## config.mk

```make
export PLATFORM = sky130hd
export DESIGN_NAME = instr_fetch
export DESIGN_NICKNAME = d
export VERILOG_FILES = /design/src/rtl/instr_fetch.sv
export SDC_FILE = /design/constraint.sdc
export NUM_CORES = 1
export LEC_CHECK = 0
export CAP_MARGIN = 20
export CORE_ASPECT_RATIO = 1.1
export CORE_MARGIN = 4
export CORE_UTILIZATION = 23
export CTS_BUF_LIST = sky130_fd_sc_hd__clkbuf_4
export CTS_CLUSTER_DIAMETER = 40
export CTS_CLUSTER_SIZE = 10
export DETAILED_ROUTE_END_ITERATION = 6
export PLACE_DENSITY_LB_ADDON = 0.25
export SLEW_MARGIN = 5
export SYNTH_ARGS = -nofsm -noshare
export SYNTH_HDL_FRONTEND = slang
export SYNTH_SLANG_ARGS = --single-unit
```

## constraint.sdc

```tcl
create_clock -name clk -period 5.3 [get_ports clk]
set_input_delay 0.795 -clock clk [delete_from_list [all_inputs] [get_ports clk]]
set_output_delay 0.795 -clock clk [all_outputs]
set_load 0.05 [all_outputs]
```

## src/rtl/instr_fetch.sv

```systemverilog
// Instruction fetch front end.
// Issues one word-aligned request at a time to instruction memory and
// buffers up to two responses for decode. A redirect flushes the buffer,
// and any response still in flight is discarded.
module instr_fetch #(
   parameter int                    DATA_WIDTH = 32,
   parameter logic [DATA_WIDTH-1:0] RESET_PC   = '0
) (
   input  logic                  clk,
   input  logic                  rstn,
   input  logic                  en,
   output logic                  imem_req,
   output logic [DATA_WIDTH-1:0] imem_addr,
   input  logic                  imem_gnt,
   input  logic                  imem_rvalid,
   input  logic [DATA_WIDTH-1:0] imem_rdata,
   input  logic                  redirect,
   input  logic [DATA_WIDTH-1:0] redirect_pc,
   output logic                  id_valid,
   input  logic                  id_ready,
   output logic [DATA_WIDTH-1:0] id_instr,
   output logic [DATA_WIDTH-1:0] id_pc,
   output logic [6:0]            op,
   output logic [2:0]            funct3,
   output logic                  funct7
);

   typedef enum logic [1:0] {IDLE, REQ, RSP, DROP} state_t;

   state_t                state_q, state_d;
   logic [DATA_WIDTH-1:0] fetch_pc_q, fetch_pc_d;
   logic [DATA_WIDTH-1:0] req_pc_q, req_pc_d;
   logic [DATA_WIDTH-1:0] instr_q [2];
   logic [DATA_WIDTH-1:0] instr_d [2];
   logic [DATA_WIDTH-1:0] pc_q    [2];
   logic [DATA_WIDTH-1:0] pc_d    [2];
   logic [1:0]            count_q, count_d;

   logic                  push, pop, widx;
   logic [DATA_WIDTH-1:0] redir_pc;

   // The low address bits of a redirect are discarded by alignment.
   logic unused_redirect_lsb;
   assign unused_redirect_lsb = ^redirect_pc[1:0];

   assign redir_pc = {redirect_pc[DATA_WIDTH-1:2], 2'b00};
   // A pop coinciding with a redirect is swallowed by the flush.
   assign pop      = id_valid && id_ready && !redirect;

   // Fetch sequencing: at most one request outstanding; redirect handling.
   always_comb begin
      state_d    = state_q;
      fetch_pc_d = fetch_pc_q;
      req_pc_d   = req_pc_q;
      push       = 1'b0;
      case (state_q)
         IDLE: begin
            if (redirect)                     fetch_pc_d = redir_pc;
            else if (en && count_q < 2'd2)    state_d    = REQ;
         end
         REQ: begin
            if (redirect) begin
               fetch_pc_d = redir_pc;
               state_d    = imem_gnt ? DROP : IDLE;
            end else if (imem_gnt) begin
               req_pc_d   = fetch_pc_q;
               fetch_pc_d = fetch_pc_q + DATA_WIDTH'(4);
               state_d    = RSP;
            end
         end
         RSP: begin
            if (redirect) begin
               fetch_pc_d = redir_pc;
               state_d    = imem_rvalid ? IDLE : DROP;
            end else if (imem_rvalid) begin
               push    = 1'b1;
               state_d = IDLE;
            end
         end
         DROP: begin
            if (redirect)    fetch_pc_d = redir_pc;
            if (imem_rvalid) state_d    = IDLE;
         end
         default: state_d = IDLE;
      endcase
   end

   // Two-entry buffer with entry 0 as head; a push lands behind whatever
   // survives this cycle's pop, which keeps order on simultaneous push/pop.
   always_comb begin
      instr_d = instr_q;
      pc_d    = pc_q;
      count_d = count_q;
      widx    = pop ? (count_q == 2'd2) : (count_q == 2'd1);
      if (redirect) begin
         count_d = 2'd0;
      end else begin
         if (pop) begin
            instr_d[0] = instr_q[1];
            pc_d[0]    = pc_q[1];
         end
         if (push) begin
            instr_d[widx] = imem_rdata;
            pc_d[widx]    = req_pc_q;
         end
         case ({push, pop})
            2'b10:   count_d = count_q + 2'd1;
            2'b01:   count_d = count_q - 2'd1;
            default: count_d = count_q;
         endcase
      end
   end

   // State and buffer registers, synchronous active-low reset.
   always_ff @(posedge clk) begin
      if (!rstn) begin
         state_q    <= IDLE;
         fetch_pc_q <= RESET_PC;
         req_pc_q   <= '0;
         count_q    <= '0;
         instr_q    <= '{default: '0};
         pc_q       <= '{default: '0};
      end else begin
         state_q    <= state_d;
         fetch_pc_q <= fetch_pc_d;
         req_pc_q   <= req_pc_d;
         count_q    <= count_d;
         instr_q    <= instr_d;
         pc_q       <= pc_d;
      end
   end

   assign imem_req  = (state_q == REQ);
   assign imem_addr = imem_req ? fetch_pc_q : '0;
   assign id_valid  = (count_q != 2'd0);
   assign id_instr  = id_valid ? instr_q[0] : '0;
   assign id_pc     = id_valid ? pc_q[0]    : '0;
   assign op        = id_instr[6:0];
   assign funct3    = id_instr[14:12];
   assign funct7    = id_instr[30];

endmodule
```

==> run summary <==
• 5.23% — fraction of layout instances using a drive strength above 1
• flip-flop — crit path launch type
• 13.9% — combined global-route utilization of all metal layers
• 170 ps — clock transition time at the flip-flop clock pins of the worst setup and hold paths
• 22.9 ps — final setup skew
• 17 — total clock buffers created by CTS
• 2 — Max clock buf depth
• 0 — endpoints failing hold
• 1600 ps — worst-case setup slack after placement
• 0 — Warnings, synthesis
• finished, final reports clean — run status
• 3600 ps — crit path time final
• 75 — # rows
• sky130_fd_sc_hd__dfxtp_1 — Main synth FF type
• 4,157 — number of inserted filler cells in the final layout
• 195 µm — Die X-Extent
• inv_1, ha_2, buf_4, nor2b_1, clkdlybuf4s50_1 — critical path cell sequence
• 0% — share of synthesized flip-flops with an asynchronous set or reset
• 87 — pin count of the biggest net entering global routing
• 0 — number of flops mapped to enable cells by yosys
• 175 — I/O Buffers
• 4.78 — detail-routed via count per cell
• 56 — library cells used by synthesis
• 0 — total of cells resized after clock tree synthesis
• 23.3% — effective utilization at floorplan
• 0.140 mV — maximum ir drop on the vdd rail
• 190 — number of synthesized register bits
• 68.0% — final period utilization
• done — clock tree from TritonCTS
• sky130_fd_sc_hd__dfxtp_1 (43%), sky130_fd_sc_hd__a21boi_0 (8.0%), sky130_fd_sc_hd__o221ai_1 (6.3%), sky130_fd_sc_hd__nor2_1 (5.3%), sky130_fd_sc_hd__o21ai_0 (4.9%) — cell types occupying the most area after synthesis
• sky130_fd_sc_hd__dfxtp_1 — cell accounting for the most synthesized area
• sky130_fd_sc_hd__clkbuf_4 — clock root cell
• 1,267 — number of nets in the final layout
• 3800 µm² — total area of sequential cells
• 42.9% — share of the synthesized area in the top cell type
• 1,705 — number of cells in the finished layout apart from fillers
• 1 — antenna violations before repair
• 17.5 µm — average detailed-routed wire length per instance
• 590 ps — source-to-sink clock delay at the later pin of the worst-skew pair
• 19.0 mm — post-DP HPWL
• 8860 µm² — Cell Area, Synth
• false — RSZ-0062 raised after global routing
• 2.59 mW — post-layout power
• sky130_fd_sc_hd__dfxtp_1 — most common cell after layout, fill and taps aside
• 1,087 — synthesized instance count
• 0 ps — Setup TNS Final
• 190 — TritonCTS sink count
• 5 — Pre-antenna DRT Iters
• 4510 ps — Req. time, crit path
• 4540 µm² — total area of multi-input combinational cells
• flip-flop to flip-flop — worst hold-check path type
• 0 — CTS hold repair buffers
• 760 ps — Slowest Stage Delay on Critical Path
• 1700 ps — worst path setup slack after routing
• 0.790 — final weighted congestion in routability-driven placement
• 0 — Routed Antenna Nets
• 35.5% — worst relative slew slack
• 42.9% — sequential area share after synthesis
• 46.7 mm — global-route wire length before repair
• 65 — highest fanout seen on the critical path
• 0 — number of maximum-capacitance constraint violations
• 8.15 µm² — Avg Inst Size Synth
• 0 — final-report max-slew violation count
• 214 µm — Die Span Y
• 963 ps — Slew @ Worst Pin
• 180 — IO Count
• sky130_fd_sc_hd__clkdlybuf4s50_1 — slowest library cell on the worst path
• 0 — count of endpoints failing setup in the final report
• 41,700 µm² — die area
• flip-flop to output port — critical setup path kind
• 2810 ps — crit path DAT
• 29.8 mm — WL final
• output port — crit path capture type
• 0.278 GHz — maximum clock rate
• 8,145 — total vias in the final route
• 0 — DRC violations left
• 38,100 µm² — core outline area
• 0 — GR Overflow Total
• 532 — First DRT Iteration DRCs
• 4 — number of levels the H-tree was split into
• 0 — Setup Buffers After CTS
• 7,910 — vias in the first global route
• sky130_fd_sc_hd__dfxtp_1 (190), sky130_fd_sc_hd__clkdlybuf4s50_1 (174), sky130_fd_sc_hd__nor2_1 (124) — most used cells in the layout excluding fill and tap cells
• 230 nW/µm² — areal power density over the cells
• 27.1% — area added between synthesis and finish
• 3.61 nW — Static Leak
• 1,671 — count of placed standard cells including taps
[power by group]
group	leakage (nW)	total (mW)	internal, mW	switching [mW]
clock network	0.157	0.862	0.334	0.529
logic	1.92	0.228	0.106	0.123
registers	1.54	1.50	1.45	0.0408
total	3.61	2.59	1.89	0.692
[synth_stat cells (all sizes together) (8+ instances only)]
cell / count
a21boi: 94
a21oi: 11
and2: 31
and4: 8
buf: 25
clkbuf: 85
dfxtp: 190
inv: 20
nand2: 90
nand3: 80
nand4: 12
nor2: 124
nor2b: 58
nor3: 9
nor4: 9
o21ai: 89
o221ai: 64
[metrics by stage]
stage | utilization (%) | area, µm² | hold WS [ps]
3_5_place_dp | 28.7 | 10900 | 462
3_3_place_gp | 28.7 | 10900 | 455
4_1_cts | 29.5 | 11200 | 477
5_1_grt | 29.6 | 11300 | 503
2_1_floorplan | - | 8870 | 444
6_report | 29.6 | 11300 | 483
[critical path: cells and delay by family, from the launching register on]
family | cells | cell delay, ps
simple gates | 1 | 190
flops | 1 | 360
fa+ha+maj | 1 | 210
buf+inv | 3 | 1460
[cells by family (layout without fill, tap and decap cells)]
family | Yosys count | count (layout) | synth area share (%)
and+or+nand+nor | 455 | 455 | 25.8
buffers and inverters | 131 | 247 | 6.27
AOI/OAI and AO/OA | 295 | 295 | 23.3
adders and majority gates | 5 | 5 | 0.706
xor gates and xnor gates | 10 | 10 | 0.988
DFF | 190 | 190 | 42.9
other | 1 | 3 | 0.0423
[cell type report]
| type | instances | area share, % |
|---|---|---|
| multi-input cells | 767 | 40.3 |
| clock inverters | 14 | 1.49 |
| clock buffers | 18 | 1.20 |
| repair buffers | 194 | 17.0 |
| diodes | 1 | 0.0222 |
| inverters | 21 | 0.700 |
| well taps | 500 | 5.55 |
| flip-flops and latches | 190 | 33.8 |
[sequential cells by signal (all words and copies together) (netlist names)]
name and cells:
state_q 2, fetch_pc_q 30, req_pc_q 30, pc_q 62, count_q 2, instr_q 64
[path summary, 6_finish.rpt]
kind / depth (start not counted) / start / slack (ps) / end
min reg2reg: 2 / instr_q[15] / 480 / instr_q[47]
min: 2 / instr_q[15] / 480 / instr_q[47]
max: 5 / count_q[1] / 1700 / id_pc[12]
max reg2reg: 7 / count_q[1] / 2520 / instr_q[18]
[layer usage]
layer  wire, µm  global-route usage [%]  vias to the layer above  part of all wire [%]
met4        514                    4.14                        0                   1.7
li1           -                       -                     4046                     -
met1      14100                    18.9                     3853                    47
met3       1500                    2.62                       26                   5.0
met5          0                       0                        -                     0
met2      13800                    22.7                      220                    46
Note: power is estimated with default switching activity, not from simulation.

-*-

» **What you are asked to do**:
The output should be exactly the lines above from the line containing "[critical path: cells" to the line containing "and+or+nand+nor | 455 | 455 | 25.8", inclusive, with no other lines.

» **Task output**:
[critical path: cells and delay by family, from the launching register on]
family | cells | cell delay, ps
simple gates | 1 | 190
flops | 1 | 360
fa+ha+maj | 1 | 210
buf+inv | 3 | 1460
[cells by family (layout without fill, tap and decap cells)]
family | Yosys count | count (layout) | synth area share (%)
and+or+nand+nor | 455 | 455 | 25.8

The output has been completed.